Britney Spears è entrata volontariamente in un centro di riabilitazione dopo l’arresto avvenuto lo scorso 4 marzo. Insospettiti dal modo in cui guidava la sua BMW 430i, agenti della California Highway Patrol hanno sottoposto la cantante ad alcuni test i cui risultati non sono stati ancora comunicati. È scattato poi l’arresto con l’accusa di guida sotto l’effetto di alcol e sostanze stupefacenti. Portata nel carcere della Contea di Ventura, Spears è stata rilasciata poche ore dopo.
Dopo l’arresto, un suo rappresentante ha dichiarato che la cantante è determinata a chiedere aiuto: «Si è trattato di un episodio spiacevole e ingiustificabile. Britney farà i passi giusti e rispetterà la legge, e si spera che questo possa essere il primo passo verso un cambiamento atteso da tempo e necessario.

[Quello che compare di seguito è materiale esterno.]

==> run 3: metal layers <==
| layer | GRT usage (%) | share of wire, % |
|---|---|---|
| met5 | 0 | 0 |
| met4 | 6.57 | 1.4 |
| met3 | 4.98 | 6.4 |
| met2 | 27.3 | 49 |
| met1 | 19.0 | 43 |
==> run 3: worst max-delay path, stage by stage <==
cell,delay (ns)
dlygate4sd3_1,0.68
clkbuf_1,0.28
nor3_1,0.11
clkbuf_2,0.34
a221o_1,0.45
==> src/rtl/loadstore_unit_if.sv <==
// Pipeline request/response and data-memory port bundle
// for the load/store unit; slave = the unit, master = its environment.
interface loadstore_unit_if #(
  parameter int ADDR_W = 10
);
  logic              req_valid;
  logic              req_ready;
  logic              req_we;
  logic [1:0]        req_size;
  logic              req_signed;
  logic [31:0]       req_addr;
  logic [31:0]       req_wdata;
  logic              rsp_valid;
  logic [31:0]       rsp_rdata;
  logic              rsp_err;
  logic              mem_readMem;
  logic              mem_writeMem;
  logic [ADDR_W-1:0] mem_R_addr;
  logic [ADDR_W-1:0] mem_W_addr;
  logic [31:0]       mem_W_data;
  logic [31:0]       mem_R_data;

  modport slave (
    input  req_valid, req_we, req_size, req_signed,
    input  req_addr, req_wdata, mem_R_data,
    output req_ready, rsp_valid, rsp_rdata, rsp_err,
    output mem_readMem, mem_writeMem, mem_R_addr,
    output mem_W_addr, mem_W_data
  );

  modport master (
    output req_valid, req_we, req_size, req_signed,
    output req_addr, req_wdata, mem_R_data,
    input  req_ready, rsp_valid, rsp_rdata, rsp_err,
    input  mem_readMem, mem_writeMem, mem_R_addr,
    input  mem_W_addr, mem_W_data
  );
endinterface
### config.mk
export PLATFORM = sky130hd
export DESIGN_NAME = scratch_ram_gen
export DESIGN_NICKNAME = d
export VERILOG_FILES = /design/src/rtl/scratch_ram_gen.sv
export SDC_FILE = /design/constraint.sdc
export NUM_CORES = 1
export LEC_CHECK = 0
export BUFFER_PORTS_ARGS = -buffer_cell sky130_fd_sc_hd__buf_2
export CAP_MARGIN = 20
export CORE_ASPECT_RATIO = 0.7
export CORE_MARGIN = 2
export CORE_UTILIZATION = 45
export CTS_BUF_LIST = sky130_fd_sc_hd__clkbuf_8
export CTS_CLUSTER_SIZE = 10
export DETAILED_ROUTE_END_ITERATION = 10
export GPL_TIMING_DRIVEN = 0
export HOLD_SLACK_MARGIN = 0.1
export SYNTH_ARGS = -nofsm -noshare
export SYNTH_HDL_FRONTEND = slang
export SYNTH_SLANG_ARGS = --single-unit
### constraint.sdc
create_clock -name clk -period 4.4 [get_ports clk]
set_input_delay 0.44 -clock clk [delete_from_list [all_inputs] [get_ports clk]]
set_output_delay 0.44 -clock clk [all_outputs]
set_load 0.01 [all_outputs]
--- src/rtl/riscv_pkg.sv ---
// Shared pipeline-control types for hazard_ctrl.
// ST_DIV_WAIT only exists when HAZARD_DIV_STALL_EN is defined.
package riscv_pkg;

  typedef enum logic [1:0] {
    ST_RUN        = 2'd0,
    ST_LOAD_STALL = 2'd1
`ifdef HAZARD_DIV_STALL_EN
    , ST_DIV_WAIT = 2'd2
`endif
  } hz_state_t;

  localparam logic [4:0] REG_X0 = 5'd0;

  // Load-use hazard: the load's destination is read by the ID instruction.
  // x0 is never a real dependency.
  function automatic logic load_use_hazard(
    input logic       mem_read,
    input logic [4:0] rd,
    input logic [4:0] rs1,
    input logic [4:0] rs2,
    input logic       use_rs1,
    input logic       use_rs2
  );
    return mem_read && (rd != REG_X0) &&
           ((use_rs1 && (rs1 == rd)) || (use_rs2 && (rs2 == rd)));
  endfunction

endpackage
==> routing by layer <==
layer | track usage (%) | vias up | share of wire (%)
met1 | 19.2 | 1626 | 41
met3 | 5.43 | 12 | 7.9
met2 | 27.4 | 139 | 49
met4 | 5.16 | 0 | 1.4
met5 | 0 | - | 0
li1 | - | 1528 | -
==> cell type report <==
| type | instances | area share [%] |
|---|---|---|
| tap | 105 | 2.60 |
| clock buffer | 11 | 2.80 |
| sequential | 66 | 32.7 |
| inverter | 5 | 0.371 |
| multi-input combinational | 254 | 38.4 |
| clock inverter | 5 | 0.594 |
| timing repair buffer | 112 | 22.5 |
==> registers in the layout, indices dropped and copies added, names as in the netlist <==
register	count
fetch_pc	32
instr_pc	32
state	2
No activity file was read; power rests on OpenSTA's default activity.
File: src/rtl/debug_trace_if.sv
// Configuration bus for debug_trace: per-channel select/mode/stretch plus update and clear strobes.
// Master drives the fields; the trace block samples them on cfg_update.
interface debug_trace_if #(
  parameter int N_GPIO    = 4,
  parameter int STRETCH_W = 16
);
  logic [N_GPIO-1:0][7:0]           cfg_type;
  logic [N_GPIO-1:0][55:0]          cfg_value;
  logic [N_GPIO-1:0][1:0]           cfg_mode;
  logic [N_GPIO-1:0][STRETCH_W-1:0] cfg_stretch;
  logic                             cfg_update;
  logic                             clear;

  modport master (
    output cfg_type, cfg_value, cfg_mode, cfg_stretch, cfg_update, clear
  );

  modport slave (
    input cfg_type, cfg_value, cfg_mode, cfg_stretch, cfg_update, clear
  );
endinterface

File: src/rtl/debug_trace.sv
// Debug GPIO generator: per channel, select an internal signal and shape it (level/pulse/toggle/latch).
// Latency 2 cycles input->pin; no backpressure, status inputs are sampled every cycle.
module debug_trace #(
  parameter int DEPTH     = 249,
  parameter int N_GPIO    = 4,
  parameter int STRETCH_W = 16
) (
  input  logic              i_clk,
  input  logic              i_rst_n,
  debug_trace_if.slave      i_cfg,
  input  logic [7:0]        i_time_cnt,
  input  logic [55:0]       i_sys_time,
  input  logic [DEPTH-1:0]  i_pwm_out,
  input  logic              i_thermo,
  input  logic              i_force_fan,
  input  logic              i_sync,
  input  logic              i_stm_segment,
  input  logic              i_mod_segment,
  input  logic [12:0]       i_stm_idx,
  input  logic [14:0]       i_mod_idx,
  input  logic [12:0]       i_stm_cycle,
  output logic [N_GPIO-1:0] o_gpio_out
);

  localparam logic [7:0] DBG_NONE        = 8'h00;
  localparam logic [7:0] DBG_BASE_SIG    = 8'h01;
  localparam logic [7:0] DBG_THERMO      = 8'h02;
  localparam logic [7:0] DBG_FORCE_FAN   = 8'h03;
  localparam logic [7:0] DBG_SYNC        = 8'h10;
  localparam logic [7:0] DBG_MOD_SEGMENT = 8'h20;
  localparam logic [7:0] DBG_MOD_IDX     = 8'h21;
  localparam logic [7:0] DBG_STM_SEGMENT = 8'h50;
  localparam logic [7:0] DBG_STM_IDX     = 8'h51;
  localparam logic [7:0] DBG_IS_STM_MODE = 8'h52;
  localparam logic [7:0] DBG_SYS_TIME_EQ = 8'h60;
  localparam logic [7:0] DBG_PWM_OUT     = 8'hE0;
  localparam logic [7:0] DBG_DIRECT      = 8'hF0;

  localparam logic [1:0] MODE_LEVEL  = 2'd0;
  localparam logic [1:0] MODE_PULSE  = 2'd1;
  localparam logic [1:0] MODE_TOGGLE = 2'd2;
  localparam logic [1:0] MODE_LATCH  = 2'd3;

  // Zero-extended so an out-of-range PWM index can never select a real output.
  logic [255:0] w_pwm_ext;
  logic         w_unused;
  assign w_pwm_ext = 256'(i_pwm_out);
  assign w_unused  = ^{i_sys_time[7:0], i_time_cnt[6:0]};

  for (genvar g = 0; g < N_GPIO; g++) begin : g_ch
    logic [7:0]           r_type;
    logic [55:0]          r_value;
    logic [1:0]           r_mode;
    logic [STRETCH_W-1:0] r_stretch;
    logic [STRETCH_W-1:0] r_cnt;
    logic                 r_raw, r_prev, r_raw_vld, r_armed;
    logic                 r_tog, r_latch, r_out;

    logic                 w_raw, w_rise;
    logic [STRETCH_W-1:0] w_cnt_nxt;
    logic                 w_pulse_nxt, w_tog_nxt, w_latch_nxt, w_out_nxt;

    always_comb begin
      w_raw = 1'b0;
      case (r_type)
        DBG_NONE:        w_raw = 1'b0;
        DBG_BASE_SIG:    w_raw = ~i_time_cnt[7];
        DBG_THERMO:      w_raw = i_thermo;
        DBG_FORCE_FAN:   w_raw = i_force_fan;
        DBG_SYNC:        w_raw = i_sync;
        DBG_MOD_SEGMENT: w_raw = i_mod_segment;
        DBG_STM_SEGMENT: w_raw = i_stm_segment;
        DBG_MOD_IDX:     w_raw = (i_mod_idx == r_value[14:0]);
        DBG_STM_IDX:     w_raw = (i_stm_idx == r_value[12:0]);
        DBG_IS_STM_MODE: w_raw = (i_stm_cycle != 13'd0);
        DBG_SYS_TIME_EQ: w_raw = (i_sys_time[55:8] == r_value[55:8]);
        DBG_PWM_OUT:     w_raw = (int'(r_value[7:0]) < DEPTH) ? w_pwm_ext[r_value[7:0]] : 1'b0;
        DBG_DIRECT:      w_raw = r_value[0];
        default:         w_raw = 1'b0;
      endcase
    end

    // r_armed stays low through the first cycle that r_raw holds a real sample.
    always_comb begin
      w_rise      = r_armed & r_raw & ~r_prev;
      w_cnt_nxt   = r_cnt;
      w_pulse_nxt = 1'b0;
      w_tog_nxt   = r_tog;
      w_latch_nxt = r_latch;

      if (w_rise) begin
        w_cnt_nxt   = r_stretch;
        w_pulse_nxt = 1'b1;
      end else if (i_cfg.clear) begin
        w_cnt_nxt   = '0;
      end else if (r_cnt != '0) begin
        w_cnt_nxt   = r_cnt - STRETCH_W'(1);
        w_pulse_nxt = 1'b1;
      end

      if (w_rise)           w_tog_nxt = i_cfg.clear ? 1'b1 : ~r_tog;
      else if (i_cfg.clear) w_tog_nxt = 1'b0;

      if (w_rise)           w_latch_nxt = 1'b1;
      else if (i_cfg.clear) w_latch_nxt = 1'b0;

      case (r_mode)
        MODE_LEVEL:  w_out_nxt = r_raw;
        MODE_PULSE:  w_out_nxt = w_pulse_nxt;
        MODE_TOGGLE: w_out_nxt = w_tog_nxt;
        MODE_LATCH:  w_out_nxt = w_latch_nxt;
        default:     w_out_nxt = 1'b0;
      endcase
    end

    always_ff @(posedge i_clk) begin
      if (!i_rst_n) begin
        r_type    <= DBG_NONE;
        r_value   <= '0;
        r_mode    <= MODE_LEVEL;
        r_stretch <= '0;
        r_cnt     <= '0;
        r_raw     <= 1'b0;
        r_prev    <= 1'b0;
        r_raw_vld <= 1'b0;
        r_armed   <= 1'b0;
        r_tog     <= 1'b0;
        r_latch   <= 1'b0;
        r_out     <= 1'b0;
      end else if (i_cfg.cfg_update) begin
        r_type    <= i_cfg.cfg_type[g];
        r_value   <= i_cfg.cfg_value[g];
        r_mode    <= i_cfg.cfg_mode[g];
        r_stretch <= i_cfg.cfg_stretch[g];
        r_cnt     <= '0;
        r_raw     <= 1'b0;
        r_prev    <= 1'b0;
        r_raw_vld <= 1'b0;
        r_armed   <= 1'b0;
        r_tog     <= 1'b0;
        r_latch   <= 1'b0;
        r_out     <= 1'b0;
      end else begin
        r_raw     <= w_raw;
        r_prev    <= r_raw;
        r_raw_vld <= 1'b1;
        r_armed   <= r_raw_vld;
        r_cnt     <= w_cnt_nxt;
        r_tog     <= w_tog_nxt;
        r_latch   <= w_latch_nxt;
        r_out     <= w_out_nxt;
      end
    end

    assign o_gpio_out[g] = r_out;
  end

endmodule

File: src/flat_wrapper.sv
// flat-port wrapper written by rule: the top's interface ports become plain ports
module debug_trace_flat 
#(
  parameter int DEPTH     = 249,
  parameter int N_GPIO    = 4,
  parameter int STRETCH_W = 16
)
  (i_clk, i_rst_n, i_time_cnt, i_sys_time, i_pwm_out, i_thermo, i_force_fan, i_sync, i_stm_segment, i_mod_segment, i_stm_idx, i_mod_idx, i_stm_cycle, o_gpio_out, i_cfg_cfg_type, i_cfg_cfg_value, i_cfg_cfg_mode, i_cfg_cfg_stretch, i_cfg_cfg_update, i_cfg_clear);
  debug_trace_if #(.N_GPIO(N_GPIO), .STRETCH_W(STRETCH_W)) i_cfg_i ();
  input  logic i_clk;
  input  logic i_rst_n;
  input  logic [7:0] i_time_cnt;
  input  logic [55:0] i_sys_time;
  input  logic [DEPTH-1:0] i_pwm_out;
  input  logic i_thermo;
  input  logic i_force_fan;
  input  logic i_sync;
  input  logic i_stm_segment;
  input  logic i_mod_segment;
  input  logic [12:0] i_stm_idx;
  input  logic [14:0] i_mod_idx;
  input  logic [12:0] i_stm_cycle;
  output logic [N_GPIO-1:0] o_gpio_out;
  input wire logic [$bits(i_cfg_i.cfg_type)-1:0] i_cfg_cfg_type;
  input wire logic [$bits(i_cfg_i.cfg_value)-1:0] i_cfg_cfg_value;
  input wire logic [$bits(i_cfg_i.cfg_mode)-1:0] i_cfg_cfg_mode;
  input wire logic [$bits(i_cfg_i.cfg_stretch)-1:0] i_cfg_cfg_stretch;
  input wire logic [$bits(i_cfg_i.cfg_update)-1:0] i_cfg_cfg_update;
  input wire logic [$bits(i_cfg_i.clear)-1:0] i_cfg_clear;
  assign i_cfg_i.cfg_type = i_cfg_cfg_type;
  assign i_cfg_i.cfg_value = i_cfg_cfg_value;
  assign i_cfg_i.cfg_mode = i_cfg_cfg_mode;
  assign i_cfg_i.cfg_stretch = i_cfg_cfg_stretch;
  assign i_cfg_i.cfg_update = i_cfg_cfg_update;
  assign i_cfg_i.clear = i_cfg_clear;
  debug_trace #(.DEPTH(DEPTH), .N_GPIO(N_GPIO), .STRETCH_W(STRETCH_W)) u_core (.i_clk(i_clk), .i_rst_n(i_rst_n), .i_cfg(i_cfg_i), .i_time_cnt(i_time_cnt), .i_sys_time(i_sys_time), .i_pwm_out(i_pwm_out), .i_thermo(i_thermo), .i_force_fan(i_force_fan), .i_sync(i_sync), .i_stm_segment(i_stm_segment), .i_mod_segment(i_mod_segment), .i_stm_idx(i_stm_idx), .i_mod_idx(i_mod_idx), .i_stm_cycle(i_stm_cycle), .o_gpio_out(o_gpio_out));
endmodule
File: config.mk
export PLATFORM = sky130hd
export DESIGN_NAME = debug_trace_flat
export DESIGN_NICKNAME = d
export VERILOG_FILES = /design/src/rtl/debug_trace_if.sv /design/src/rtl/debug_trace.sv /design/src/flat_wrapper.sv
export SDC_FILE = /design/constraint.sdc
export NUM_CORES = 1
export LEC_CHECK = 0
export ABC_AREA = 1
export CAP_MARGIN = 20
export CORE_ASPECT_RATIO = 1.2
export CORE_MARGIN = 10
export CORE_UTILIZATION = 40
export CTS_CLUSTER_SIZE = 20
export DETAILED_ROUTE_END_ITERATION = 8
export DONT_BUFFER_PORTS = 1
export HOLD_SLACK_MARGIN = 0.02
export PLACE_DENSITY_LB_ADDON = 0.12
export SLEW_MARGIN = 20
export SYNTH_ARGS = -nofsm -noshare
export SYNTH_HDL_FRONTEND = slang
export SYNTH_SLANG_ARGS = --single-unit
File: constraint.sdc
create_clock -name i_clk -period 2.3 [get_ports i_clk]
set_input_delay 0.46 -clock i_clk [delete_from_list [all_inputs] [get_ports i_clk]]
set_output_delay 0.46 -clock i_clk [all_outputs]
set_load 0.05 [all_outputs]
`src/rtl/timer_sequencer.sv`:
```
// timer_sequencer: queues delay commands in a small FIFO and runs them one at
// a time on the 0.1 s delay timer, reporting completion and abort upstream.
//   cmd_valid/cmd_ready/cmd_delay : command intake (push on valid & ready)
//   abort                         : flush queue, stop timer (highest priority)
//   timer_start/timer_delay/timer_reset, timer_done : timer interface
//   step_done, aborted            : one-cycle status pulses
//   busy, fifo_level, err_spurious, seq_state : status / debug
module timer_sequencer #(
    parameter int unsigned DEPTH       = 4,
    parameter int unsigned DELAY_WIDTH = 8,
    parameter int unsigned LEVEL_WIDTH = 3
) (
    input  logic                   clk,
    input  logic                   reset_n,
    input  logic                   cmd_valid,
    output logic                   cmd_ready,
    input  logic [DELAY_WIDTH-1:0] cmd_delay,
    input  logic                   abort,
    output logic                   timer_start,
    output logic [DELAY_WIDTH-1:0] timer_delay,
    output logic                   timer_reset,
    input  logic                   timer_done,
    output logic                   step_done,
    output logic                   aborted,
    output logic                   busy,
    output logic [LEVEL_WIDTH-1:0] fifo_level,
    output logic                   err_spurious,
    output logic [1:0]             seq_state
);

    localparam int unsigned PTR_W = (DEPTH > 1) ? $clog2(DEPTH) : 1;

    typedef enum logic [1:0] {
        S_IDLE   = 2'd0,
        S_LAUNCH = 2'd1,
        S_WAIT   = 2'd2,
        S_GAP    = 2'd3
    } state_e;

    state_e                 state_q;
    logic [DELAY_WIDTH-1:0] mem_q [DEPTH];
    logic [PTR_W-1:0]       wr_ptr_q, wr_ptr_d;
    logic [PTR_W-1:0]       rd_ptr_q, rd_ptr_d;
    logic [LEVEL_WIDTH-1:0] level_q, level_d;
    logic                   timer_start_q;
    logic [DELAY_WIDTH-1:0] timer_delay_q;
    logic                   timer_reset_q;
    logic                   step_done_q;
    logic                   aborted_q;
    logic                   err_q;

    logic                   push;
    logic                   pop;
    logic                   fifo_empty;
    logic [DELAY_WIDTH-1:0] head;

    // Intake handshake: abort blocks intake so nothing survives the flush.
    assign cmd_ready  = (level_q < LEVEL_WIDTH'(DEPTH)) && !abort;
    assign push       = cmd_valid && cmd_ready;
    assign fifo_empty = (level_q == '0);
    assign pop        = (state_q == S_IDLE) && !fifo_empty;
    assign head       = mem_q[rd_ptr_q];

    // FIFO pointer/level next-state; pointers wrap naturally (DEPTH is 2^n).
    always_comb begin
        wr_ptr_d = wr_ptr_q;
        rd_ptr_d = rd_ptr_q;
        level_d  = level_q;
        if (push) begin
            wr_ptr_d = wr_ptr_q + PTR_W'(1);
        end
        if (pop) begin
            rd_ptr_d = rd_ptr_q + PTR_W'(1);
        end
        if (push && !pop) begin
            level_d = level_q + LEVEL_WIDTH'(1);
        end else if (pop && !push) begin
            level_d = level_q - LEVEL_WIDTH'(1);
        end
    end

    // FIFO storage; contents need no reset since level gates every read.
    always_ff @(posedge clk) begin
        if (push) begin
            mem_q[wr_ptr_q] <= cmd_delay;
        end
    end

    // Sequencer FSM with registered outputs.
    always_ff @(posedge clk) begin
        if (!reset_n) begin
            state_q       <= S_IDLE;
            wr_ptr_q      <= '0;
            rd_ptr_q      <= '0;
            level_q       <= '0;
            timer_start_q <= 1'b0;
            timer_delay_q <= '0;
            timer_reset_q <= 1'b0;
            step_done_q   <= 1'b0;
            aborted_q     <= 1'b0;
            err_q         <= 1'b0;
        end else if (abort) begin
            state_q       <= S_IDLE;
            wr_ptr_q      <= '0;
            rd_ptr_q      <= '0;
            level_q       <= '0;
            timer_start_q <= 1'b0;
            timer_reset_q <= 1'b1;
            step_done_q   <= 1'b0;
            aborted_q     <= 1'b1;
            err_q         <= 1'b0;
        end else begin
            timer_start_q <= 1'b0;
            timer_reset_q <= 1'b0;
            step_done_q   <= 1'b0;
            aborted_q     <= 1'b0;
            wr_ptr_q      <= wr_ptr_d;
            rd_ptr_q      <= rd_ptr_d;
            level_q       <= level_d;
            if (timer_done && (state_q != S_WAIT)) begin
                err_q <= 1'b1;
            end
            case (state_q)
                S_IDLE: begin
                    if (!fifo_empty) begin
                        timer_delay_q <= head;
                        // A zero delay would run the timer a full wrap; retire it here.
                        if (head == '0) begin
                            step_done_q <= 1'b1;
                        end else begin
                            state_q <= S_LAUNCH;
                        end
                    end
                end
                S_LAUNCH: begin
                    timer_start_q <= 1'b1;
                    state_q       <= S_WAIT;
                end
                S_WAIT: begin
                    if (timer_done) begin
                        step_done_q <= 1'b1;
                        state_q     <= S_GAP;
                    end
                end
                S_GAP: begin
                    // Lets the timer drop back to idle before the next launch.
                    state_q <= S_IDLE;
                end
                default: begin
                    state_q <= S_IDLE;
                end
            endcase
        end
    end

    assign timer_start  = timer_start_q;
    assign timer_delay  = timer_delay_q;
    assign timer_reset  = timer_reset_q;
    assign step_done    = step_done_q;
    assign aborted      = aborted_q;
    assign err_spurious = err_q;
    assign fifo_level   = level_q;
    assign seq_state    = state_q;
    assign busy         = (state_q != S_IDLE) || !fifo_empty;

endmodule

```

Speriamo che possa ricevere l’aiuto e il supporto di cui ha bisogno in questo momento difficile».
Dopo l’arresto Spears aveva ringraziato tutti per l’aiuto dicendo che «passare del tempo con la famiglia e gli amici è una benedizione». Dovrà comparire il prossimo 4 maggio di fronte alla Corte superiore della contea di Ventura.